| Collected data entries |
==> config.mk <==
export PLATFORM = sky130hd
export DESIGN_NAME = gpuFrontEnd
export DESIGN_NICKNAME = d
export VERILOG_FILES = /design/src/verilog/gpuPkg.sv /design/src/verilog/gpuIfs.sv /design/src/verilog/gpuCmdFifo.sv /design/src/verilog/gpuCmdDecoder.sv /design/src/verilog/gpuRegisters.sv /design/src/verilog/gpuVertexLoader.sv /design/src/verilog/gpuTriangleSorter.sv /design/src/verilog/gpuFrontEnd.sv
export SDC_FILE = /design/constraint.sdc
export NUM_CORES = 1
export LEC_CHECK = 0
export BUFFER_PORTS_ARGS = -buffer_cell sky130_fd_sc_hd__buf_4
export CORE_UTILIZATION = 45
export CTS_CLUSTER_DIAMETER = 60
export CTS_CLUSTER_SIZE = 10
export DETAILED_ROUTE_END_ITERATION = 16
export MAX_ROUTING_LAYER = met4
export PLACE_DENSITY = 0.61
export RECOVER_POWER = 50
export SYNTH_ARGS = -nofsm -noshare
export SYNTH_HDL_FRONTEND = slang
export SYNTH_SLANG_ARGS = --single-unit
==> constraint.sdc <==
create_clock -name clk -period 4.9 [get_ports clk]
set_clock_uncertainty 0.1 [all_clocks]
set_input_delay 0.98 -clock clk [delete_from_list [all_inputs] [get_ports clk]]
set_output_delay 0.98 -clock clk [all_outputs]
set_load 0.02 [all_outputs]
==> src/verilog/gpuPkg.sv <==
package gpuPkg;

	// ------------------------------------------------------------
	// Basic data types.
	// ------------------------------------------------------------
	typedef logic [31:0]        cmdWord_t;   // One GP0 or GP1 word.
	typedef logic signed [11:0] coord_t;     // 11-bit field plus 11-bit offset.
	typedef logic [8:0]         colorComp_t; // 0..100h after widening.

	typedef struct packed {
		coord_t     x;
		coord_t     y;
		colorComp_t r;
		colorComp_t g;
		colorComp_t b;
	} vertex_t;

	typedef enum logic [1:0] {IDLE, COMMAND, COLOR, VERTEX} parseState_t;

	// Low nibble of an Ex attribute command.
	typedef enum logic [3:0] {
		TEXPAGE = 4'd1,
		AREA_TL = 4'd3,
		AREA_BR = 4'd4,
		OFFSET  = 4'd5,
		MASK    = 4'd6
	} attribSel_t;

	// GP1 opcode, bits 29:24 of the control word.
	typedef enum logic [5:0] {
		RESET       = 6'h00,
		RESET_CMD   = 6'h01,
		DISP_ENABLE = 6'h03,
		DMA_DIR     = 6'h04,
		DISP_MODE   = 6'h08
	} gp1Op_t;

	// Primary opcodes. Bits 3:2 must be clear for untextured triangles.
	localparam logic [7:0] POLY_MASK    = 8'hFC;
	localparam logic [7:0] POLY_FLAT    = 8'h20;
	localparam logic [7:0] POLY_GOURAUD = 8'h30;
	localparam logic [7:0] ATTRIB_BASE  = 8'hE0;

	// ------------------------------------------------------------
	// Status word layout.
	// ------------------------------------------------------------
	localparam int STAT_DRAW_LSB     = 0;  // Draw mode, 11 bits.
	localparam int STAT_MASK_LSB     = 11; // Force mask, check mask.
	localparam int STAT_REVERSE      = 14;
	localparam int STAT_DISP_LSB     = 16; // Display mode, 7 bits.
	localparam int STAT_DISP_OFF     = 23;
	localparam int STAT_CMD_READY    = 26;
	localparam int STAT_DMA_READY    = 28;
	localparam int STAT_DMA_DIR_LSB  = 29;

	localparam logic       DISP_OFF_RESET = 1'b1;
	localparam logic [9:0] AREA_BR_RESET  = 10'd1023;

endpackage

==> src/verilog/gpuIfs.sv <==
`timescale 1ns/1ps

// Strobes from the parser to the vertex slots, one FIFO word each.
interface vertexLoadIf import gpuPkg::*; ();
	cmdWord_t   word;
	logic       loadColor;
	logic       loadAllColor; // Flat shading, color goes to every slot.
	logic       loadVertex;
	logic [1:0] slot;         // 0..2.
	logic       issue;        // Last vertex of the triangle.

	modport decoder (output word, loadColor, loadAllColor, loadVertex, slot, issue);
	modport loader  (input  word, loadColor, loadAllColor, loadVertex, slot, issue);
endinterface

interface triangleIf import gpuPkg::*; ();
	vertex_t v0, v1, v2; // Arrival order.
	logic    issue;

	modport loader (output v0, v1, v2, issue);
	modport sorter (input  v0, v1, v2, issue);
endinterface

==> src/verilog/gpuCmdFifo.sv <==
`timescale 1ns/1ps

module gpuCmdFifo import gpuPkg::*; #(
	parameter int FIFO_DEPTH_LOG2 = 4
) (
	input  logic     clk,
	input  logic     i_nrst,
	input  logic     flush,
	input  logic     write,
	input  cmdWord_t writeData,
	input  logic     read,
	output cmdWord_t readData,
	output logic     full,
	output logic     empty
);

	localparam int DEPTH = 2 ** FIFO_DEPTH_LOG2;

	cmdWord_t mem [DEPTH];
	logic [FIFO_DEPTH_LOG2:0] wrPtr; // Extra MSB tells full from empty.
	logic [FIFO_DEPTH_LOG2:0] rdPtr;
	logic doWrite;
	logic doRead;

	assign empty   = (wrPtr == rdPtr);
	assign full    = (wrPtr[FIFO_DEPTH_LOG2] != rdPtr[FIFO_DEPTH_LOG2]) &&
	                 (wrPtr[FIFO_DEPTH_LOG2-1:0] == rdPtr[FIFO_DEPTH_LOG2-1:0]);
	assign doWrite = write & ~full;
	assign doRead  = read & ~empty;

	always_ff @(posedge clk) begin
		if (!i_nrst || flush) begin // Flush drops everything in one cycle.
			wrPtr <= '0;
			rdPtr <= '0;
		end else begin
			if (doWrite) wrPtr <= wrPtr + 1'b1;
			if (doRead)  rdPtr <= rdPtr + 1'b1;
		end
	end

	always_ff @(posedge clk) begin
		if (doWrite) mem[wrPtr[FIFO_DEPTH_LOG2-1:0]] <= writeData;
		if (doRead)  readData <= mem[rdPtr[FIFO_DEPTH_LOG2-1:0]]; // Head valid next cycle.
	end

endmodule

==> src/verilog/gpuCmdDecoder.sv <==
`timescale 1ns/1ps

module gpuCmdDecoder import gpuPkg::*; (
	input  logic       clk,
	input  logic       i_nrst,
	input  logic       parserReset,
	input  logic       fifoEmpty,
	input  cmdWord_t   fifoData,
	output logic       fifoRead,
	output logic       attribLoad,
	output attribSel_t attribSel,
	output logic       parserIdle,
	vertexLoadIf.decoder vtx
);

	parseState_t state;
	parseState_t nextState;
	parseState_t afterCmd;
	logic        dataValid;  // fifoData holds a word read last cycle.
	logic [1:0]  vertexCnt;
	logic        gouraud;
	logic        isAttrib;
	logic        isPoly;

	assign fifoRead   = ~fifoEmpty & ~parserReset; // One word per cycle.
	assign parserIdle = (state == IDLE);
	assign attribSel  = attribSel_t'(fifoData[27:24]);
	assign afterCmd   = fifoRead ? COMMAND : IDLE; // Next word already on its way?

	// ------------------------------------------------------------
	// Command classification.
	// ------------------------------------------------------------
	assign isAttrib = (fifoData[31:28] == ATTRIB_BASE[7:4]) &&
	                  (attribSel inside {TEXPAGE, AREA_TL, AREA_BR, OFFSET, MASK});
	assign isPoly   = ((fifoData[31:24] & POLY_MASK) == POLY_FLAT) ||
	                  ((fifoData[31:24] & POLY_MASK) == POLY_GOURAUD);

	assign vtx.word = fifoData;

	always_comb begin
		nextState        = state;
		attribLoad       = 1'b0;
		vtx.loadColor    = 1'b0;
		vtx.loadAllColor = 1'b0;
		vtx.loadVertex   = 1'b0;
		vtx.slot         = vertexCnt;
		vtx.issue        = 1'b0;
		case (state)
			IDLE: begin
				if (fifoRead) nextState = COMMAND;
			end
			COMMAND: begin
				if (dataValid) begin
					nextState = afterCmd; // Attributes and no-ops take one word.
					if (isAttrib) begin
						attribLoad = 1'b1;
					end else if (isPoly) begin
						vtx.loadColor    = 1'b1; // Command carries first color.
						vtx.loadAllColor = ~fifoData[28];
						vtx.slot         = 2'd0;
						nextState        = VERTEX;
					end
				end
			end
			COLOR: begin
				if (dataValid) begin
					vtx.loadColor = 1'b1;
					nextState     = VERTEX;
				end
			end
			VERTEX: begin
				if (dataValid) begin
					vtx.loadVertex = 1'b1;
					if (vertexCnt == 2'd2) begin
						vtx.issue = 1'b1; // Triangle complete.
						nextState = afterCmd;
					end else begin
						nextState = gouraud ? COLOR : VERTEX;
					end
				end
			end
			default: nextState = IDLE;
		endcase
	end

	always_ff @(posedge clk) begin
		if (!i_nrst || parserReset) begin
			state     <= IDLE;
			dataValid <= 1'b0; // Word in flight is dropped with the FIFO.
			vertexCnt <= 2'd0;
			gouraud   <= 1'b0;
		end else begin
			state     <= nextState;
			dataValid <= fifoRead;
			if (state == COMMAND && dataValid && isPoly) begin
				vertexCnt <= 2'd0;
				gouraud   <= fifoData[28]; // Bit 4 of the opcode.
			end else if (vtx.loadVertex && vertexCnt != 2'd2) begin
				vertexCnt <= vertexCnt + 2'd1;
			end
		end
	end

endmodule

==> src/verilog/gpuRegisters.sv <==
`timescale 1ns/1ps

module gpuRegisters import gpuPkg::*; (
	input  logic              clk,
	input  logic              i_nrst,
	input  logic              cpuAddress,
	input  logic              gpuSel,
	input  logic              cpuWrite,
	input  cmdWord_t          cpuDataIn,
	input  logic              attribLoad,
	input  attribSel_t        attribSel,
	input  cmdWord_t          fifoData,
	input  logic              fifoFull,
	input  logic              fifoEmpty,
	input  logic              parserIdle,
	output logic              ack,
	output cmdWord_t          cpuDataOut,
	output logic              fifoWrite,
	output logic              fifoFlush,
	output logic              parserReset,
	output logic signed [10:0] offsetX,
	output logic signed [10:0] offsetY
);

	logic       gp1Write;
	gp1Op_t     gp1Op;
	logic       gpuReset;
	logic [10:0] drawMode; // E1 bits 10:0.
	logic [1:0] maskSet;   // E6.
	logic [9:0] areaX0, areaY0, areaX1, areaY1;
	logic       dispOff;
	logic [7:0] dispMode;
	logic [1:0] dmaDir;
	cmdWord_t   status;

	// ------------------------------------------------------------
	// CPU port decode.
	// ------------------------------------------------------------
	assign ack         = ~fifoFull;
	assign fifoWrite   = gpuSel & cpuWrite & ~cpuAddress & ~fifoFull; // GP0.
	assign gp1Write    = gpuSel & cpuWrite & cpuAddress;
	assign gp1Op       = gp1Op_t'(cpuDataIn[29:24]);
	assign gpuReset    = gp1Write && (gp1Op == RESET);
	assign parserReset = gp1Write && (gp1Op == RESET || gp1Op == RESET_CMD);
	assign fifoFlush   = parserReset;

	always_ff @(posedge clk) begin
		if (!i_nrst || gpuReset) begin
			drawMode <= '0;
			maskSet  <= '0;
			areaX0   <= '0;
			areaY0   <= '0;
			areaX1   <= AREA_BR_RESET; // Whole VRAM.
			areaY1   <= AREA_BR_RESET;
			offsetX  <= '0;
			offsetY  <= '0;
			dispOff  <= DISP_OFF_RESET;
			dispMode <= '0;
			dmaDir   <= '0;
		end else begin
			if (attribLoad) begin
				case (attribSel)
					TEXPAGE: drawMode <= fifoData[10:0];
					AREA_TL: {areaY0, areaX0} <= fifoData[19:0];
					AREA_BR: {areaY1, areaX1} <= fifoData[19:0];
					OFFSET:  {offsetY, offsetX} <= fifoData[21:0];
					MASK:    maskSet <= fifoData[1:0];
					default: ;
				endcase
			end
			if (gp1Write && gp1Op == DISP_ENABLE) dispOff  <= cpuDataIn[0];
			if (gp1Write && gp1Op == DMA_DIR)     dmaDir   <= cpuDataIn[1:0];
			if (gp1Write && gp1Op == DISP_MODE)   dispMode <= cpuDataIn[7:0];
		end
	end

	// ------------------------------------------------------------
	// Status word.
	// ------------------------------------------------------------
	always_comb begin
		status = '0;
		status[STAT_DRAW_LSB +: 11]  = drawMode;
		status[STAT_MASK_LSB +: 2]   = maskSet;
		status[STAT_REVERSE]         = dispMode[7];
		status[STAT_DISP_LSB +: 7]   = {dispMode[5:0], dispMode[6]}; // 368 mode at bit 16.
		status[STAT_DISP_OFF]        = dispOff;
		status[STAT_CMD_READY]       = fifoEmpty & parserIdle;
		status[STAT_DMA_READY]       = ~fifoFull;
		status[STAT_DMA_DIR_LSB +: 2] = dmaDir;
	end

	assign cpuDataOut = (gpuSel && cpuAddress) ? status : '0; // GPUREAD not modelled.

endmodule

==> src/verilog/gpuVertexLoader.sv <==
`timescale 1ns/1ps

module gpuVertexLoader import gpuPkg::*; (
	input  logic               clk,
	input  logic signed [10:0] offsetX,
	input  logic signed [10:0] offsetY,
	vertexLoadIf.loader        vtx,
	triangleIf.loader          triangle
);

	logic signed [10:0] rawX;
	logic signed [10:0] rawY;
	coord_t     posX;
	coord_t     posY;
	colorComp_t compR, compG, compB;
	vertex_t    slotQ [3];
	logic       issueQ;

	// Untextured rule, bit 7 is added back so FFh maps to 100h.
	function automatic colorComp_t widen(input logic [7:0] c);
		return {1'b0, c} + colorComp_t'(c[7]);
	endfunction

	assign rawX  = vtx.word[10:0];
	assign rawY  = vtx.word[26:16];
	assign posX  = rawX + offsetX; // Signed, one bit wider.
	assign posY  = rawY + offsetY;
	assign compR = widen(vtx.word[7:0]);
	assign compG = widen(vtx.word[15:8]);
	assign compB = widen(vtx.word[23:16]);

	always_ff @(posedge clk) begin
		for (int i = 0; i < 3; i++) begin
			if (vtx.loadVertex && vtx.slot == 2'(i)) begin
				slotQ[i].x <= posX;
				slotQ[i].y <= posY;
			end
			if (vtx.loadColor && (vtx.loadAllColor || vtx.slot == 2'(i))) begin
				slotQ[i].r <= compR;
				slotQ[i].g <= compG;
				slotQ[i].b <= compB;
			end
		end
		issueQ <= vtx.issue; // Slots settle together with this.
	end

	assign triangle.v0    = slotQ[0];
	assign triangle.v1    = slotQ[1];
	assign triangle.v2    = slotQ[2];
	assign triangle.issue = issueQ;

endmodule

==> src/verilog/gpuTriangleSorter.sv <==
`timescale 1ns/1ps

module gpuTriangleSorter import gpuPkg::*; (
	input  logic       clk,
	input  logic       i_nrst,
	triangleIf.sorter  triangle,
	output logic       primValid,
	output coord_t     primX0, primX1, primX2,
	output coord_t     primY0, primY1, primY2,
	output colorComp_t primR0, primR1, primR2,
	output colorComp_t primG0, primG1, primG2,
	output colorComp_t primB0, primB1, primB2
);

	vertex_t    vIn  [3];
	vertex_t    outV [3];
	logic       le01, le02, le12; // Less or equal keeps arrival order on ties.
	logic [1:0] topIdx;
	logic [1:0] midIdx;
	logic [1:0] botIdx;

	assign vIn[0] = triangle.v0;
	assign vIn[1] = triangle.v1;
	assign vIn[2] = triangle.v2;

	assign le01 = (vIn[0].y <= vIn[1].y);
	assign le02 = (vIn[0].y <= vIn[2].y);
	assign le12 = (vIn[1].y <= vIn[2].y);

	assign topIdx = (le01 && le02) ? 2'd0 :
	                (!le01 && le12) ? 2'd1 : 2'd2;
	assign botIdx = (le02 && le12) ? 2'd2 :
	                (le01 && !le12) ? 2'd1 : 2'd0;
	assign midIdx = topIdx ^ botIdx ^ 2'd3; // Indices sum to 0^1^2.

	always_ff @(posedge clk) begin
		if (!i_nrst) primValid <= 1'b0;
		else         primValid <= triangle.issue;
	end

	// Held until the next triangle is issued.
	always_ff @(posedge clk) begin
		if (triangle.issue) begin
			outV[0] <= vIn[topIdx];
			outV[1] <= vIn[midIdx];
			outV[2] <= vIn[botIdx];
		end
	end

	assign primX0 = outV[0].x;
	assign primY0 = outV[0].y;
	assign primR0 = outV[0].r;
	assign primG0 = outV[0].g;
	assign primB0 = outV[0].b;
	assign primX1 = outV[1].x;
	assign primY1 = outV[1].y;
	assign primR1 = outV[1].r;
	assign primG1 = outV[1].g;
	assign primB1 = outV[1].b;
	assign primX2 = outV[2].x;
	assign primY2 = outV[2].y;
	assign primR2 = outV[2].r;
	assign primG2 = outV[2].g;
	assign primB2 = outV[2].b;

endmodule

==> src/verilog/gpuFrontEnd.sv <==
`timescale 1ns/1ps

module gpuFrontEnd import gpuPkg::*; #(
	parameter int FIFO_DEPTH_LOG2 = 4
) (
	input  logic       clk,
	input  logic       i_nrst,
	input  logic       cpuAddress, // 0 is GP0, 1 is GP1 or status.
	input  logic       gpuSel,
	input  logic       cpuWrite,
	input  cmdWord_t   cpuDataIn,
	output logic       ack,
	output cmdWord_t   cpuDataOut,
	output logic       primValid,
	output coord_t     primX0, primX1, primX2,
	output coord_t     primY0, primY1, primY2,
	output colorComp_t primR0, primR1, primR2,
	output colorComp_t primG0, primG1, primG2,
	output colorComp_t primB0, primB1, primB2
);

	logic fifoWrite, fifoFlush, fifoRead, fifoFull, fifoEmpty;
	logic parserReset, parserIdle, attribLoad;
	cmdWord_t   fifoData;
	attribSel_t attribSel;
	logic signed [10:0] offsetX, offsetY;

	vertexLoadIf vtxBus ();
	triangleIf   triBus ();

	// ------------------------------------------------------------
	// Command path.
	// ------------------------------------------------------------
	gpuRegisters gpuRegisters_inst (.*);

	gpuCmdFifo #(.FIFO_DEPTH_LOG2(FIFO_DEPTH_LOG2)) gpuCmdFifo_inst (
		.clk(clk), .i_nrst(i_nrst), .flush(fifoFlush),
		.write(fifoWrite), .writeData(cpuDataIn),
		.read(fifoRead), .readData(fifoData),
		.full(fifoFull), .empty(fifoEmpty)
	);

	gpuCmdDecoder gpuCmdDecoder_inst (.*, .vtx(vtxBus.decoder));

	// Primitive path.
	gpuVertexLoader gpuVertexLoader_inst (
		.clk(clk), .offsetX(offsetX), .offsetY(offsetY),
		.vtx(vtxBus.loader), .triangle(triBus.loader)
	);

	gpuTriangleSorter gpuTriangleSorter_inst (.*, .triangle(triBus.sorter));

endmodule

== Yosys cells after proc, flatten, opt, wreduce, memory -nomap -nowiden ==
Memory sizes are Yosys's and may differ from the RTL's. A register that Yosys moved wholly into a read port is not among the register bits.
Index checks and enable logic that the tools add are counted.

* Memory bits (writable): 818
* Flip-flop bits (word level): 64
* Output and inout bits: 187
* Memories: 3
* Bits of input ports: 37

* Reductions and logical operators: 41
* Equality and inequality tests: 26
* Magnitude comparators: 6
* Muxes and demuxes: 58
* Bitwise operators: 18
* Add/sub/neg operators: 8

{| class="wikitable"
|+ Memories
! name !! words !! width !! rd ports !! clocked after Yosys merged registers in !! wr ports !! RTL line !! text
|-
| gpuCmdFifo_inst.mem || 16 || 32 || 1 || 1 || 1 || gpuCmdFifo.sv:19 || <nowiki>cmdWord_t mem [DEPTH];</nowiki>
|-
| gpuTriangleSorter_inst.outV || 3 || 51 || 3 || 0 || 3 || gpuTriangleSorter.sv:16 || <nowiki>vertex_t outV [3];</nowiki>
|-
| gpuVertexLoader_inst.slotQ || 3 || 51 || 3 || 0 || 3 || gpuVertexLoader.sv:16 || <nowiki>vertex_t slotQ [3];</nowiki>
|}

{| class="wikitable"
|+ Operators by type and width
! kind !! count
|-
| $bmux 51 s2 || 3
|-
| $mux 51 || 6
|-
| $le 12x12->1 || 3
|-
| $mux 1 || 32
|-
| $mux 31 || 1
|-
| $mux 2 || 14
|-
| $add 8x1->9 || 3
|-
| $add 11x11->12 || 2
|-
| $logic_and 1x1->1 || 21
|-
| $eq 6x4->1 const B || 3
|-
| $eq 4x3->1 const B || 3
|-
| $add 5x1->5 const B || 2
|-
| $ge 3x3->1 const B || 3
|-
| $not 2->3 || 3
|-
| $and 1x1->1 || 8
|-
| $eq 2x2->1 const B || 4
|-
| $ne 2x1->1 const B || 4
|-
| $pmux 2 s4 || 1
|-
| $reduce_and 2->1 || 4
|-
| $logic_or 1x1->1 || 7
|-
| $eq 6x1->1 const B || 1
|-
| $eq 6x2->1 const B || 1
|-
| $eq 6x3->1 const B || 1
|-
| $logic_not 6->1 || 1
|-
| 18 further kinds || 26
|}

== Longest topological paths before layout ==
Gate-level depths: netlist of the first run.
An unclocked memory read counts as a cell.

* Depth in word-level cells: 12
* Mapped depth: 14
* Gate-level depth less buffers: 11

== Modules after synthesis ==
A second synthesis of the first run with hierarchy kept.

* Cells, all modules: 2270
* Area total of the unflattened synthesis: 39080.0 µm²

{| class="wikitable"
|+ By module, submodules not included
! module !! instances !! cells an instance !! seq. area each (µm²) !! area each (µm²)
|-
| gpuCmdFifo || 1 || 840 || 16535.9 || 20941.3
|-
| gpuTriangleSorter || 1 || 743 || 4614.4 || 9298.9
|-
| gpuVertexLoader || 1 || 332 || 4614.4 || 5936.9
|-
| gpuRegisters || 1 || 266 || 920.9 || 2195.9
|-
| gpuCmdDecoder || 1 || 89 || 120.1 || 706.9
|}

== Least setup slack after synthesis of the first run ==
OpenSTA, ideal clock, no wires.

* Kind: input to register
* From: input port gpuSel
* To: memory gpuCmdFifo_inst.mem[3][0] (netlist bit) (enable)
* Data required time: 4.339 ns
* Setup time: 0.461 ns
* Arrival time: 4.292 ns
* Stages on the path: 5
* Slack: 0.047 ns
* Cells stage by stage: clkbuf_1 -> nand2_1 -> nor3_1 -> nand2_1 -> nor3_1

* Longest elaborated chain between the ends: 6

{| class="wikitable"
|+ RTL lines
! item !! RTL line !! text
|-
| from (decl) || gpuFrontEnd.sv:9 || <nowiki>input logic gpuSel,</nowiki>
|-
| $and 1x1->1 (3 in a row) || gpuRegisters.sv:40 || <nowiki>assign fifoWrite = gpuSel & cpuWrite & ~cpuAddress & ~fifoFull;</nowiki>
|-
| $and 1x1->1 || gpuCmdFifo.sv:28 || <nowiki>assign doWrite = write & ~full;</nowiki>
|-
| $mux 1 || gpuCmdFifo.sv:42 || <nowiki>if (doWrite) mem[wrPtr[FIFO_DEPTH_LOG2-1:0]] <= writeData;</nowiki>
|-
| $mux 1 (not written as such) || gpuCmdFifo.sv:42 ||
|-
| to (decl) || gpuCmdFifo.sv:19 ||
|}

No other way between the ends.

==> results of run 1 <==
[layer usage]
metal | vias to the layer above | track usage [%]
li1 | 9131 | -
met3 | 152 | 2.95
met5 | - | -
met4 | 0 | 6.03
met1 | 10600 | 28.3
met2 | 601 | 35.9
[synth_stat cells (7+ instances only)]
cell / instances / area (µm²)
clkbuf_1: 73 / 274
ha_1: 77 / 963
mux4_2: 160 / 3600
xor2_1: 14 / 123
buf_4: 11 / 82.6
o2bb2ai_1: 50 / 438
nand4_1: 12 / 75.1
inv_1: 54 / 203
a21oi_1: 44 / 220
nand2_1: 75 / 282
buf_2: 7 / 35.0
edfxtp_1: 850 / 25500
and4_1: 7 / 61.3
buf_1: 19 / 71.3
nand3_1: 15 / 75.1
mux2i_1: 280 / 2800
a21o_1: 9 / 67.6
nor2_1: 82 / 308
nor3_1: 21 / 105
nor2b_1: 7 / 43.8
nand2b_1: 106 / 663
dfxtp_1: 64 / 1280
o21ai_0: 16 / 80.1
xnor2_1: 31 / 272
or3_1: 8 / 50.1
and3_1: 29 / 181
[metrics by stage]
stage | cells | utilization (%) | worst slack, ns
6_report | 3640 | 52.4 | 0.837
5_1_grt | 3639 | 52.4 | 0.677
4_1_cts | 3636 | 53.2 | 0.831
3_5_place_dp | 3472 | 49.6 | 0.845
3_3_place_gp | 3472 | 49.6 | 0.979
2_1_floorplan | 2189 | - | 0.0467
[critical path: stages, from the launching register on]
cell and delay (ns):
edfxtp_1 0.41, inv_1 0.08, ha_1 0.32, and3_1 0.22, a221o_1 0.37, a221o_1 0.38
o21ba_1 0.23, nor2_1 0.39, ha_4 0.45, buf_4 0.44, mux2i_1 0.26, mux2i_1 0.09
[power by group through the flow]
stage | clock [mW] | combinational, mW | sequential (mW)
2_1_floorplan | 0 | 2.02 | 9.32
3_3_place_gp | 0 | 2.77 | 9.58
3_5_place_dp | 0 | 2.83 | 9.59
4_1_cts | 7.12 | 2.84 | 9.43
5_1_grt | 7.41 | 3.00 | 9.45
6_report | 6.97 | 2.78 | 9.43
[worst paths after layout]
kind              cells after the start  slack (ns)                                            to
setup / recovery                     11        0.84  gpuTriangleSorter_inst.outV[0][54]$_DFFE_PP_
hold reg to reg                       2        0.36     gpuRegisters_inst.offsetX[0]$_SDFFE_PP0P_
setup reg to reg                     11        0.84  gpuTriangleSorter_inst.outV[0][54]$_DFFE_PP_
hold / removal                        2        0.36     gpuRegisters_inst.offsetX[0]$_SDFFE_PP0P_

| The problem |
Find the string "cpuDataOut" in the lines above and count those lines. Give only that count.

| Exercise result |
3